**WORK REQUIRED**
Every single entry that follows is to be retyped exactly.
====================
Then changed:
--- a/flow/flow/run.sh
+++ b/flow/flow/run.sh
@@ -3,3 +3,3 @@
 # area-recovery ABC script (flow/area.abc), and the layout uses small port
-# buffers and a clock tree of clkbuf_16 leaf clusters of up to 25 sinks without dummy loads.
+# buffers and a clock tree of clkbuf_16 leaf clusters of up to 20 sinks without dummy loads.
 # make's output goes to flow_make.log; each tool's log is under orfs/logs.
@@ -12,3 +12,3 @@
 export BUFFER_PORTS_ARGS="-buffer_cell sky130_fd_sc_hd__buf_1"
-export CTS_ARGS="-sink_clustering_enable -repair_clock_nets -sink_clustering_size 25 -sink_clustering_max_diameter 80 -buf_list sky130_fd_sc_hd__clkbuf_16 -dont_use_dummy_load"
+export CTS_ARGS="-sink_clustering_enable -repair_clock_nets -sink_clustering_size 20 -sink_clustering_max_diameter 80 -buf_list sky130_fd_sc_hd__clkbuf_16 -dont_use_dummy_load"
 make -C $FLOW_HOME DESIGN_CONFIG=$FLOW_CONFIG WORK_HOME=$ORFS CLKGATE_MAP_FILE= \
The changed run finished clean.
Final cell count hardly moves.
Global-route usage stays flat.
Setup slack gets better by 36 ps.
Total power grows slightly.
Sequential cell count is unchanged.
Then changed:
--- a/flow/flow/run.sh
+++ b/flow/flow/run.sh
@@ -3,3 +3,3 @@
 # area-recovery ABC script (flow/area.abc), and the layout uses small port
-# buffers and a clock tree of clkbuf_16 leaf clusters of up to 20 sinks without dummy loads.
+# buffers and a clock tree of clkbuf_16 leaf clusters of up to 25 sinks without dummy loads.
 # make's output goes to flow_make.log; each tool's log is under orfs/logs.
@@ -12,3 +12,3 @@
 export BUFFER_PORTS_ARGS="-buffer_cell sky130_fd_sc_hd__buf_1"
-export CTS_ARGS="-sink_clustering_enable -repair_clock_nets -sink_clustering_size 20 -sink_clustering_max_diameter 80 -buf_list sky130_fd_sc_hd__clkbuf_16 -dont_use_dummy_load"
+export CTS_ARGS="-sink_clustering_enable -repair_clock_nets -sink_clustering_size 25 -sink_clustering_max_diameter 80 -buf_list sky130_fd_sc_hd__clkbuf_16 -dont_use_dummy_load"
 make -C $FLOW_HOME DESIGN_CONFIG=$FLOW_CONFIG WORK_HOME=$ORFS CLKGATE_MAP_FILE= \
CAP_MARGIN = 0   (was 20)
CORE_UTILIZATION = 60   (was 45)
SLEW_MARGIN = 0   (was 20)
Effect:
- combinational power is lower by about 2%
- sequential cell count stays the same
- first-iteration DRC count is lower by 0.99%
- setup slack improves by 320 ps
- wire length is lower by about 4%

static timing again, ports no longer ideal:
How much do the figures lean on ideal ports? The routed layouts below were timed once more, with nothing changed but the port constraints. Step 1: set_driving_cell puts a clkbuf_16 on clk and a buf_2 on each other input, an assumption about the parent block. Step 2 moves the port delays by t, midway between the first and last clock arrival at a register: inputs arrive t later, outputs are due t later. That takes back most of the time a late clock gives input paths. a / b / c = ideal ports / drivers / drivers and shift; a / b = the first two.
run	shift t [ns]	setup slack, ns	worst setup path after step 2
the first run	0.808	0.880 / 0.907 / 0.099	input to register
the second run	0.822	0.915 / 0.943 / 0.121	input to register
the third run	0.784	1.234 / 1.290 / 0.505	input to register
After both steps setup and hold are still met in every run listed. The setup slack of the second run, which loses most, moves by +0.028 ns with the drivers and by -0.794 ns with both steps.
====================
**RESPONSE TO THE EXERCISE**
Then changed:
--- a/flow/flow/run.sh
+++ b/flow/flow/run.sh
@@ -3,3 +3,3 @@
 # area-recovery ABC script (flow/area.abc), and the layout uses small port
-# buffers and a clock tree of clkbuf_16 leaf clusters of up to 25 sinks without dummy loads.
+# buffers and a clock tree of clkbuf_16 leaf clusters of up to 20 sinks without dummy loads.
 # make's output goes to flow_make.log; each tool's log is under orfs/logs.
@@ -12,3 +12,3 @@
 export BUFFER_PORTS_ARGS="-buffer_cell sky130_fd_sc_hd__buf_1"
-export CTS_ARGS="-sink_clustering_enable -repair_clock_nets -sink_clustering_size 25 -sink_clustering_max_diameter 80 -buf_list sky130_fd_sc_hd__clkbuf_16 -dont_use_dummy_load"
+export CTS_ARGS="-sink_clustering_enable -repair_clock_nets -sink_clustering_size 20 -sink_clustering_max_diameter 80 -buf_list sky130_fd_sc_hd__clkbuf_16 -dont_use_dummy_load"
 make -C $FLOW_HOME DESIGN_CONFIG=$FLOW_CONFIG WORK_HOME=$ORFS CLKGATE_MAP_FILE= \
The changed run finished clean.
Final cell count hardly moves.
Global-route usage stays flat.
Setup slack gets better by 36 ps.
Total power grows slightly.
Sequential cell count is unchanged.
Then changed:
--- a/flow/flow/run.sh
+++ b/flow/flow/run.sh
@@ -3,3 +3,3 @@
 # area-recovery ABC script (flow/area.abc), and the layout uses small port
-# buffers and a clock tree of clkbuf_16 leaf clusters of up to 20 sinks without dummy loads.
+# buffers and a clock tree of clkbuf_16 leaf clusters of up to 25 sinks without dummy loads.
 # make's output goes to flow_make.log; each tool's log is under orfs/logs.
@@ -12,3 +12,3 @@
 export BUFFER_PORTS_ARGS="-buffer_cell sky130_fd_sc_hd__buf_1"
-export CTS_ARGS="-sink_clustering_enable -repair_clock_nets -sink_clustering_size 20 -sink_clustering_max_diameter 80 -buf_list sky130_fd_sc_hd__clkbuf_16 -dont_use_dummy_load"
+export CTS_ARGS="-sink_clustering_enable -repair_clock_nets -sink_clustering_size 25 -sink_clustering_max_diameter 80 -buf_list sky130_fd_sc_hd__clkbuf_16 -dont_use_dummy_load"
 make -C $FLOW_HOME DESIGN_CONFIG=$FLOW_CONFIG WORK_HOME=$ORFS CLKGATE_MAP_FILE= \
CAP_MARGIN = 0   (was 20)
CORE_UTILIZATION = 60   (was 45)
SLEW_MARGIN = 0   (was 20)
Effect:
- combinational power is lower by about 2%
- sequential cell count stays the same
- first-iteration DRC count is lower by 0.99%
- setup slack improves by 320 ps
- wire length is lower by about 4%

static timing again, ports no longer ideal:
How much do the figures lean on ideal ports? The routed layouts below were timed once more, with nothing changed but the port constraints. Step 1: set_driving_cell puts a clkbuf_16 on clk and a buf_2 on each other input, an assumption about the parent block. Step 2 moves the port delays by t, midway between the first and last clock arrival at a register: inputs arrive t later, outputs are due t later. That takes back most of the time a late clock gives input paths. a / b / c = ideal ports / drivers / drivers and shift; a / b = the first two.
run	shift t [ns]	setup slack, ns	worst setup path after step 2
the first run	0.808	0.880 / 0.907 / 0.099	input to register
the second run	0.822	0.915 / 0.943 / 0.121	input to register
the third run	0.784	1.234 / 1.290 / 0.505	input to register
After both steps setup and hold are still met in every run listed. The setup slack of the second run, which loses most, moves by +0.028 ns with the drivers and by -0.794 ns with both steps.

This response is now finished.